In una recente intervista pubblicata sul tuo sito affermi che “nell’arte si è soli. Non c’è nessuna parte da temere se non fare i conti con sé stessi”. Sembra tu non abbia una buona considerazione del pubblico, sostieni anzi che spesso sia meglio non esista affatto. Cosa ti spinge a questa affermazione, se poi la tua arte trova spazio ed espressione soprattutto in luoghi vissuti dalle persone e dal “pubblico sociale”? 

Il pubblico è una convenzione: ci deve essere, ma è come se non ci sia. In tutte le foto delle mie opere ambientali e in qualche modo “vivibili” non ci sono mai le persone; considero il pubblico come gente che si è scrollata di dosso il lezzo del popolo e ho imparato presto a conoscere quanto possa essere ignorante. Non ho una grande considerazione di loro. Per risponderti: dei luoghi pubblici mi interessa lo status. Quando penso a un luogo lo penso sempre vuoto, non sono un artista dell’arte pubblica, che vuole il bene del paese, della società e del mondo, l’arte credo sia lontana da queste cose.

Ma agisci in luoghi pubblici o apri al pubblico i tuoi luoghi (privati). Ti esprimi a partire da un contesto familiare che rende il tuo creare molto individuale e solitario. Dove e cosa è l’arte per te?

L’arte è preziosa, perché è uno strumento che riesce a farci “saltare” dal binario. È il luogo della legittimazione dell’alterità, una zona franca che nella modernità assume il ruolo di contraltare alla vita regolare coi diktat della società. Quando i significati di questa zona franca coincidono con la realtà è la fine: gli artisti dell’arte pubblica vogliono l’arte giusta e schierata, presupponendo che esista una differenza fra il giusto e l’ingiusto, come la Chiesa con il bene e il male.

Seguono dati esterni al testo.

From an optimization exercise on the open Yosys and OpenROAD flow, aimed at small area, a short achievable clock period and few clock cycles; shortcuts taken in it are not production practice.
Where RTL was checked, it was by simulation tests only, not by an equivalence proof against the original.
Power and IR drop assume default switching activity.

==> flow/design.v <==
module mctp_rx (
    input  wire        clk,
    input  wire        rst,             
    input  wire        start_valid,
    output wire        start_ready,
    input  wire [7:0]  cfg_mtu,         
    input  wire        cfg_pec_check,   
    input  wire        in_valid,        
    output wire        in_ready,
    input  wire [7:0]  in_data,
    output reg         out_valid,       
    input  wire        out_ready,
    output reg  [7:0]  out_data,
    output wire        done_valid,      
    input  wire        done_ready,
    output reg  [1:0]  done_status,     
    output reg  [9:0]  done_pkts,       
    output reg  [12:0] done_rx_len,     
    output reg  [12:0] done_raw_len,    
    output wire        done_mic_ok      
);
    localparam [12:0] REPLY_CAP = 13'd5120;
    localparam [31:0] MIC_RESIDUE = 32'hB798B438;
    localparam [1:0] ST_OK = 2'd0, ST_BADBC = 2'd1, ST_OVF = 2'd2, ST_PEC = 2'd3;
    function [7:0] crc8_byte(input [7:0] c, input [7:0] b);
        integer i;
        reg [7:0] x;
        begin
            x = c ^ b;
            for (i = 0; i < 8; i = i + 1)
                x = x[7] ? ((x << 1) ^ 8'h07) : (x << 1);
            crc8_byte = x;
        end
    endfunction
    function [31:0] crc32_byte(input [31:0] c, input [7:0] b);
        integer i;
        reg [31:0] x;
        begin
            x = c ^ {24'd0, b};
            for (i = 0; i < 8; i = i + 1)
                x = x[0] ? ((x >> 1) ^ 32'h82F63B78) : (x >> 1);
            crc32_byte = x;
        end
    endfunction
    reg        s_idle, s_hdr, s_body, s_pec, s_done;
    reg [7:0]  mtu;
    reg        pec_check;
    reg [7:0]  bc;
    reg [7:0]  cnt;         
    reg        eom;
    reg [7:0]  crc8;
    reg [31:0] crc32;       
    reg        sk_valid;    
    reg [7:0]  sk_data;
    reg        bc_bad_r;    
    reg        body_ovf_r;  
    reg        next_ovf_r;  
    wire [12:0] raw_sum  = done_raw_len + {5'd0, bc} + 13'd4;
    wire [12:0] rx_sum   = done_rx_len + {5'd0, bc} - 13'd5;
    wire take      = in_valid && in_ready;
    wire out_fire  = out_valid && out_ready;
    wire [7:0] crc8_next = crc8_byte(crc8, in_data);
    wire pec_bad   = pec_check && (in_data != crc8);
    assign start_ready = s_idle;
    assign in_ready    = s_hdr || (s_body && !sk_valid) || s_pec;
    assign done_valid  = s_done && !out_valid;
    assign done_mic_ok = (done_status == ST_OK) && (done_rx_len[12:2] != 11'd0) &&
                         (crc32 == MIC_RESIDUE);
    always @(posedge clk) begin
        bc_bad_r   <= (bc < 8'd5) || ({1'b0, bc} > ({1'b0, mtu} + 9'd5));
        body_ovf_r <= raw_sum > REPLY_CAP;
        next_ovf_r <= raw_sum > (REPLY_CAP - 13'd8);
        if (rst) begin
            out_valid <= 1'b0;
            sk_valid  <= 1'b0;
        end else if (!out_valid || out_ready) begin
            if (sk_valid) begin
                out_data <= sk_data;
                sk_valid <= 1'b0;
            end else if (take && s_body) begin
                out_data <= in_data;
            end
            out_valid <= sk_valid || (take && s_body);
        end else if (take && s_body) begin
            sk_data  <= in_data;
            sk_valid <= 1'b1;
        end
        if (out_fire)
            crc32 <= crc32_byte(crc32, out_data);
        if (rst) begin
            s_idle <= 1'b1;
            s_hdr  <= 1'b0;
            s_body <= 1'b0;
            s_pec  <= 1'b0;
            s_done <= 1'b0;
        end else begin
            if (s_idle && start_valid) begin
                mtu          <= cfg_mtu;
                pec_check    <= cfg_pec_check;
                done_status  <= ST_OK;
                done_pkts    <= 10'd0;
                done_rx_len  <= 13'd0;
                done_raw_len <= 13'd0;
                crc32        <= 32'hFFFFFFFF;
                crc8         <= 8'd0;
                cnt          <= 8'd0;
                s_idle       <= 1'b0;
                s_hdr        <= 1'b1;
            end
            if (s_hdr && take) begin
                cnt <= cnt + 8'd1;
                if (cnt[2:0] == 3'd2)
                    bc <= in_data;
                if (cnt[2])
                    crc8 <= crc8_next;
                if (cnt[2:0] == 3'd7) begin
                    eom   <= in_data[6];
                    s_hdr <= 1'b0;
                    if (bc_bad_r) begin
                        done_status <= ST_BADBC;
                        s_done      <= 1'b1;
                    end else if (body_ovf_r) begin
                        done_status <= ST_OVF;
                        s_done      <= 1'b1;
                    end else if (bc == 8'd5) begin
                        s_pec <= 1'b1;
                    end else begin
                        cnt    <= bc;
                        s_body <= 1'b1;
                    end
                end
            end
            if (s_body && take) begin
                crc8 <= crc8_next;
                cnt  <= cnt - 8'd1;
                if (cnt == 8'd6) begin
                    s_body <= 1'b0;
                    s_pec  <= 1'b1;
                end
            end
            if (s_pec && take) begin
                s_pec <= 1'b0;
                if (pec_bad) begin
                    done_status <= ST_PEC;
                    s_done      <= 1'b1;
                end else begin
                    done_pkts    <= done_pkts + 10'd1;
                    done_rx_len  <= rx_sum;
                    done_raw_len <= raw_sum;
                    crc8         <= 8'd0;
                    cnt          <= 8'd0;
                    if (eom) begin
                        s_done <= 1'b1;
                    end else if (next_ovf_r) begin
                        done_status <= ST_OVF;
                        s_done      <= 1'b1;
                    end else begin
                        s_hdr <= 1'b1;
                    end
                end
            end
            if (done_valid && done_ready) begin
                s_done <= 1'b0;
                s_idle <= 1'b1;
            end
        end
    end
endmodule
make LEC_CHECK=0 CAP_MARGIN=20 CORE_MARGIN=2 CORE_UTILIZATION=40 SETUP_SLACK_MARGIN=2.5 SLEW_MARGIN=20 finish   # period 5.0 ns
run.sh (not shown) runs the stock make flow with config.mk's settings and CLKGATE_MAP_FILE= SYNTH_SCRIPT=/design/flow/synth_recipe.tcl, a recipe that flattens the netlist after the stock synthesis.
The baseline ran to the end with no violations.
Next try:
--- a/flow/config.mk
+++ b/flow/config.mk
@@ -11 +10,0 @@
-export SETUP_SLACK_MARGIN = 2.5
The new run completed with no timing, DRC or antenna violations; final cell count shrinks by a little under a tenth; worst hold slack loses 0.048 ns; setup slack gets worse by 0.55 ns; routed wire length came out lower by about a fifth; via count goes down by roughly a tenth; clock-buffer cell count grows by 1; power shrinks by roughly a tenth; area after synthesis does not change; utilization drops by 10 points; global-route usage is lower by 2.6 points.
No run of this note included a check of the RTL's function; only the layout flow was run.

* * *

Another version of the RTL of mctp_rx (not shown whole).
For scale: roughly 770 cells after synthesis, roughly 74 I/O pins, about 7600 um^2 of cells after synthesis.
==> flow/config.mk <==
export PLATFORM = sky130hd
export DESIGN_NAME = mctp_rx
export DESIGN_NICKNAME = mctp_rx
export VERILOG_FILES = /design/flow/design.v
export SDC_FILE = /design/flow/constraint.sdc
export NUM_CORES = 4
export LEC_CHECK = 0
export CAP_MARGIN = 20
export CORE_MARGIN = 2
export CORE_UTILIZATION = 65
export CTS_BUF_LIST = sky130_fd_sc_hd__clkbuf_4 sky130_fd_sc_hd__clkbuf_8
export PLACE_DENSITY = 0.75
export SETUP_SLACK_MARGIN = 2.8
export SLEW_MARGIN = 20
==> flow/constraint.sdc <==
create_clock -name core_clock -period 5.0 [get_ports {clk}]
set_input_delay 1.0000 -clock core_clock [delete_from_list [all_inputs] [get_ports {clk}]]
set_output_delay 1.0000 -clock core_clock [all_outputs]
set_load 0.01 [all_outputs]
standard.sh (not shown) runs the stock make flow with config.mk's settings and CLKGATE_MAP_FILE= SYNTH_SCRIPT=/design/flow/synth_recipe.tcl, a recipe that flattens the netlist after the stock synthesis.
==> flow/flow/run.sh <==
#!/bin/bash
# The standard layout (the standard.sh: standard synthesis, then ORFS to
# finish), with plain sky130 buffers on the ports instead of the delay cells
# that buffer_ports picks by default.
export BUFFER_PORTS_ARGS="-buffer_cell sky130_fd_sc_hd__buf_2"
bash standard.sh > standard.log 2>&1
Testbench counts at the start, summed over its fixed seeds: cycles 37,863.
Edit:
==> flow/flow/run.sh (replaced) <==
#!/bin/bash
# The standard layout (the standard.sh: standard synthesis, then ORFS to
# finish), with plain sky130 buffers on the ports instead of the delay cells
# that buffer_ports picks by default, and a clock tree without dummy loads.
export BUFFER_PORTS_ARGS="-buffer_cell sky130_fd_sc_hd__buf_2"
export CTS_ARGS="-sink_clustering_enable -repair_clock_nets -buf_list {sky130_fd_sc_hd__clkbuf_4 sky130_fd_sc_hd__clkbuf_8} -dont_use_dummy_load"
bash standard.sh > standard.log 2>&1
Settings changed: CORE_UTILIZATION 65 to 40, PLACE_DENSITY 0.75 to not set, SETUP_SLACK_MARGIN 2.8 to 2.7.
Clock power went down by 34%.
Wire length goes down by 1.2%.
Combinational power came out lower by about 10%.
Via count falls by 5.1%.
Worst setup slack hardly moves.
Design area fell by 4.9%.
Utilization shrinks by 34 points.
Die area went up by 60%.
First-iteration DRC count fell by 21%.
Non-clock buffer count falls by 25.
Edit:
--- a/flow/flow/run.sh
+++ b/flow/flow/run.sh
@@ -4,3 +4,3 @@
 # that buffer_ports picks by default, and a clock tree without dummy loads.
-export BUFFER_PORTS_ARGS="-buffer_cell sky130_fd_sc_hd__buf_2"
+export BUFFER_PORTS_ARGS="-buffer_cell sky130_fd_sc_hd__buf_1"
 export CTS_ARGS="-sink_clustering_enable -repair_clock_nets -buf_list {sky130_fd_sc_hd__clkbuf_4 sky130_fd_sc_hd__clkbuf_8} -dont_use_dummy_load"
Settings changed: SETUP_SLACK_MARGIN 2.7 to 2.8.
After rerunning: The new run completed without violations. Global-route usage is about the same. Clock power is about the same. Design area rose by a few percent. Via count rose slightly. Flip-flop and latch count does not change. Routed wire length rose by a few percent. Final cell count rose by a few percent.
Edit:
==> flow/flow/run.sh (replaced) <==
#!/bin/bash
# The standard layout (the standard.sh: standard synthesis, then ORFS to
# finish), with plain sky130 buffers on the ports instead of the delay cells
# that buffer_ports picks by default.
export BUFFER_PORTS_ARGS="-buffer_cell sky130_fd_sc_hd__buf_2"
bash standard.sh > standard.log 2>&1
Effect: Critical path depth goes down by 1. Die area is unchanged. Sequential cell count stays the same. Clock power rises by well over a third. Worst setup slack degrades by 0.018 ns. Synthesized cell count does not change. Cell area rises slightly. Sequential share of layout area came out lower by 0.59 points. First-iteration DRC count falls by roughly a tenth.

* * *

== job 7409 ==
Starting RTL as in the previous note.
export LEC_CHECK = 0
export CAP_MARGIN = 20
export CORE_MARGIN = 2
export CORE_UTILIZATION = 40
export CTS_BUF_LIST = sky130_fd_sc_hd__clkbuf_4 sky130_fd_sc_hd__clkbuf_8
export GPL_TIMING_DRIVEN = 0
export SETUP_SLACK_MARGIN = 2.8
export SLEW_MARGIN = 20
create_clock -name core_clock -period 5.0 [get_ports {clk}]
==> flow/flow/run.sh <==
#!/bin/bash
# The standard layout (the standard.sh: standard synthesis, then ORFS to
# finish), with plain sky130 buffers on the ports instead of the delay cells
# that buffer_ports picks by default, and a clock tree without dummy loads.
export BUFFER_PORTS_ARGS="-buffer_cell sky130_fd_sc_hd__buf_2"
export CTS_ARGS="-sink_clustering_enable -repair_clock_nets -buf_list {sky130_fd_sc_hd__clkbuf_4 sky130_fd_sc_hd__clkbuf_8} -dont_use_dummy_load"
bash standard.sh > standard.log 2>&1
Testbench counts of job 7409, summed over its fixed seeds: cycles 37,863.
diff inputs: job 7409 => job 8339
==> flow/flow/run.sh <==
#!/bin/bash
# The standard layout (the standard.sh: standard synthesis, then ORFS to
# finish), with plain sky130 buffers on the ports instead of the delay cells
# that buffer_ports picks by default.
export BUFFER_PORTS_ARGS="-buffer_cell sky130_fd_sc_hd__buf_2"
bash standard.sh > standard.log 2>&1
--- a/flow/config.mk
+++ b/flow/config.mk
@@ -10,5 +10,4 @@
 export CORE_UTILIZATION = 40
 export CTS_BUF_LIST = sky130_fd_sc_hd__clkbuf_4 sky130_fd_sc_hd__clkbuf_8
-export GPL_TIMING_DRIVEN = 0
-export SETUP_SLACK_MARGIN = 2.8
+export SETUP_SLACK_MARGIN = 3.0
 export SLEW_MARGIN = 20
Results
Job 8339 was carried through to the last stage, and its layout satisfied the timing, DRC and antenna checks.
Job 7409 went all the way through the flow, and no timing, DRC or antenna check failed.
Lower power density over the cells among job 7409 and job 8339: job 7409
The time the final worst path needs with I/O delays and setup of job 8339 falls short of that of job 7409 by 0.077 ns.
Going from job 7409 to job 8339, sum of internal, switching and leakage power +370 uW; clock buffer count +3.
Changes observed in job 8339 relative to job 7409: final cell count went up by 29; share of the core filled with cells went up by 5.8 points; number of buffers and inverters on the critical path went up by 1.

* * *

## before
Starting RTL as in the previous note.
clock: 5.0 ns
lec_check: 0
cap_margin: 20
core_margin: 2
core_utilization: 40
cts_buf_list: sky130_fd_sc_hd__clkbuf_4 sky130_fd_sc_hd__clkbuf_8
setup_slack_margin: 2.8
slew_margin: 20
==> flow/flow/run.sh <==
#!/bin/bash
# The standard layout (the standard.sh: standard synthesis, then ORFS to
# finish), with plain sky130 buffers on the ports instead of the delay cells
# that buffer_ports picks by default, and a clock tree without dummy loads.
export BUFFER_PORTS_ARGS="-buffer_cell sky130_fd_sc_hd__buf_2"
export CTS_ARGS="-sink_clustering_enable -repair_clock_nets -buf_list {sky130_fd_sc_hd__clkbuf_4 sky130_fd_sc_hd__clkbuf_8} -dont_use_dummy_load"
bash standard.sh SKIP_GATE_CLONING=1 finish > standard.log 2>&1
before: flow completed, timing, DRC and antenna clean
Testbench counts of before, summed over its fixed seeds: cycles 37,863.
Input changes introduced in after (baseline for comparison: before):
==> flow/flow/run.sh <==
#!/bin/bash
# The standard layout (the standard.sh: standard synthesis, then ORFS to
# finish), with plain sky130 buffers on the ports instead of the delay cells
# that buffer_ports picks by default, and a clock tree without dummy loads.
export BUFFER_PORTS_ARGS="-buffer_cell sky130_fd_sc_hd__buf_2"
export CTS_ARGS="-sink_clustering_enable -repair_clock_nets -buf_list {sky130_fd_sc_hd__clkbuf_4 sky130_fd_sc_hd__clkbuf_8} -dont_use_dummy_load"
bash standard.sh > standard.log 2>&1
- The mux cell area share after synthesis was comparable across after and before.
- Changes observed in after relative to before: combinational group share of total power held steady; filler cell count in the final layout roughly the same; leakage component of the power saw little to no change; post-synthesis cell area ~0 delta; inverter count now sits at about the same level.

* * *

## job 2998
mctp_rx, a different RTL version from the one above (not shown whole).
Size in the first run: about 140 flip-flops, about 74 I/O pins, roughly 7500 µm² of cells after synthesis.
export LEC_CHECK = 0
export CAP_MARGIN = 20
export CORE_MARGIN = 2
export CORE_UTILIZATION = 40
export CTS_BUF_LIST = sky130_fd_sc_hd__clkbuf_4 sky130_fd_sc_hd__clkbuf_8
export SETUP_SLACK_MARGIN = 2.86
export SLEW_MARGIN = 20
create_clock -name core_clock -period 5.0 [get_ports {clk}]
==> flow/flow/run.sh <==
#!/bin/bash
# The standard layout (the standard.sh: standard synthesis, then ORFS to
# finish), with plain sky130 buffers on the ports instead of the delay cells
# that buffer_ports picks by default, and a clock tree without dummy loads.
export BUFFER_PORTS_ARGS="-buffer_cell sky130_fd_sc_hd__buf_2"
export CTS_ARGS="-sink_clustering_enable -repair_clock_nets -buf_list {sky130_fd_sc_hd__clkbuf_4 sky130_fd_sc_hd__clkbuf_8} -dont_use_dummy_load"
bash standard.sh > standard.log 2>&1
Job 2998 finished every step from synthesis to the final layout, and the layout passed the timing, DRC and antenna checks.
Testbench counts of job 2998, summed over its fixed seeds: cycles 37,863.
Setup changes, job 2998 to job 790
- PLACE_DENSITY newly set to 0.4
- SETUP_SLACK_MARGIN changed from 2.86 to 2.8
==> comparison <==
- Both conditions hold for job 790: the flow ran to the end and the final layout passed the timing, DRC and antenna checks.
- Job 2998 → job 790: hold slack saw a decrease, sequential cell area was more or less identical, overall via count from detail_route increased by 134 relative to the old numbers.
- Between job 2998 and job 790, largest fanout on the critical path increased.
- Diff job 790..job 2998 | H-tree depth | unchanged
- Max number of inserted filler cells in the final layout across job 790 and job 2998: job 790
- The power dissipated in combinational cells reported for job 790 is greater than that of job 2998 by about 4%.

* * *

## cedar
mctp_rx, a different RTL version from the one above (not shown whole).
Size in the first run: roughly 140 flip-flops.
==> flow/config.mk <==
export PLATFORM = sky130hd
export DESIGN_NAME = mctp_rx
export DESIGN_NICKNAME = mctp_rx
export VERILOG_FILES = /design/flow/design.v
export SDC_FILE = /design/flow/constraint.sdc
export NUM_CORES = 4
export LEC_CHECK = 0
export CAP_MARGIN = 20
export CORE_MARGIN = 2
export CORE_UTILIZATION = 40
export CTS_BUF_LIST = sky130_fd_sc_hd__clkbuf_4 sky130_fd_sc_hd__clkbuf_8
export SETUP_SLACK_MARGIN = 2.8
export SLEW_MARGIN = 20
==> flow/constraint.sdc <==
create_clock -name core_clock -period 5.0 [get_ports {clk}]
set_input_delay 1.0000 -clock core_clock [delete_from_list [all_inputs] [get_ports {clk}]]
set_output_delay 1.0000 -clock core_clock [all_outputs]
set_load 0.01 [all_outputs]
run.sh (not shown) runs the stock make flow with config.mk's settings and CLKGATE_MAP_FILE= SYNTH_SCRIPT=/design/flow/synth_recipe.tcl, a recipe that flattens the netlist after the stock synthesis.
Stock flow here: none of the scripts above is used.
Per the final summary, cedar finished and its layout is clean on timing, DRC and antenna.
Testbench counts of cedar, summed over its fixed seeds: cycles 37,863.
Changes in juniper relative to cedar:
- clearing CTS_BUF_LIST, which used to be sky130_fd_sc_hd__clkbuf_4 sky130_fd_sc_hd__clkbuf_8
Findings:
Result for juniper and cedar: all clean. Compared with cedar, in juniper final cell count now sits lower, final cycle utilization of the critical path now sits at about the same level, combined flip-flop and latch cell area now sits lower, total power now sits higher. Side by side, layout-stage area growth over the synthesis result turned out higher in juniper than in cedar. Summary of the comparison: fraction of layout cells with a size suffix above 1 is lower in juniper, relative to cedar. | part of the power in combinational logic | juniper vs cedar | 0.5 points lower |. Compared with cedar, cell area in juniper increased slightly. juniper vs. cedar: post-cts repair resize count went down by 37.

## afterwards: timing with drivers on the ports
Ports are ideal in the flow. The routed layouts listed here were re-timed in OpenROAD. Step 1 assumes that a clkbuf_16 drives the clock port and a buf_2 every other input. Step 2, shift: input delay + t, output delay - t, t = (earliest + latest rising clock arrival at the registers) / 2. This alone moves slack from input paths to output paths. a / b / c = no drivers / after step 1 / after step 2; a / b = the first two.
run	t, ns	slack for setup (ns)	worst hold slack (ns)
the first run of note 1	0.472	2.012 / 1.965 / 2.026	0.518 / 0.518 / 0.518
the second run of note 1	0.466	1.460 / 1.481 / 1.016	0.471 / 0.471 / 0.471
the first run of note 2	0.497	2.758 / 2.758 / 2.336	0.471 / 0.471 / 0.471
the second run of note 2	0.471	2.757 / 2.738 / 2.268	0.477 / 0.477 / 0.477
the third run of note 2	0.473	2.844 / 2.808 / 2.367	0.481 / 0.481 / 0.481
the fourth run of note 2	0.488	2.826 / 2.791 / 2.368	0.471 / 0.471 / 0.471
job 7409	0.483	2.792 / 2.763 / 2.310	0.430 / 0.430 / 0.430
job 8339	0.487	2.869 / 2.838 / 2.471	0.431 / 0.431 / 0.431
before	0.472	2.830 / 2.800 / 2.366	0.458 / 0.458 / 0.458
after	0.472	2.830 / 2.800 / 2.366	0.458 / 0.458 / 0.458
job 2998	0.483	2.657 / 2.657 / 2.399	0.467 / 0.467 / 0.467
job 790	0.484	2.814 / 2.804 / 2.350	0.461 / 0.461 / 0.461
cedar	0.487	2.688 / 2.688 / 2.281	0.448 / 0.448 / 0.448
juniper	0.453	2.684 / 2.684 / 2.394	0.448 / 0.448 / 0.448
After both steps setup and hold are still met in every run listed. The setup slack of the second run of note 2, which loses most, moves by -0.019 ns with the drivers and by -0.489 ns with both steps.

Quindi che ruolo deve avere l’artista oggi?

Deve in qualche modo rompere le scatole, perché oggi le scatole sono sempre di più. Da un po’ di mesi sto tentando di scrivere di arte sui giornali, ho chiesto un blog a Repubblica e al Corriere, ma non c’è niente da fare. L’artista deve porre delle questioni complicate, deve essere la fonte principale per la sua opera ed è necessario che il suo punto di vista sia ancora importante. Nonostante oggi gli artisti siano fini imprenditori e lavorino esclusivamente con rivenditori autorizzati in mercati coperti, dovrebbero essere gli unici a eseguire prodotti senza una strategia di mercato. L’artista visivo sarebbe l’unico nella nostra società che davanti alla tela, al pavimento o al muro pensa, vede e realizza un prodotto senza preoccuparsi di studi di marketing o di vendere quello che fa ad un (fottuto) soggetto prossimo con mille desideri differenti.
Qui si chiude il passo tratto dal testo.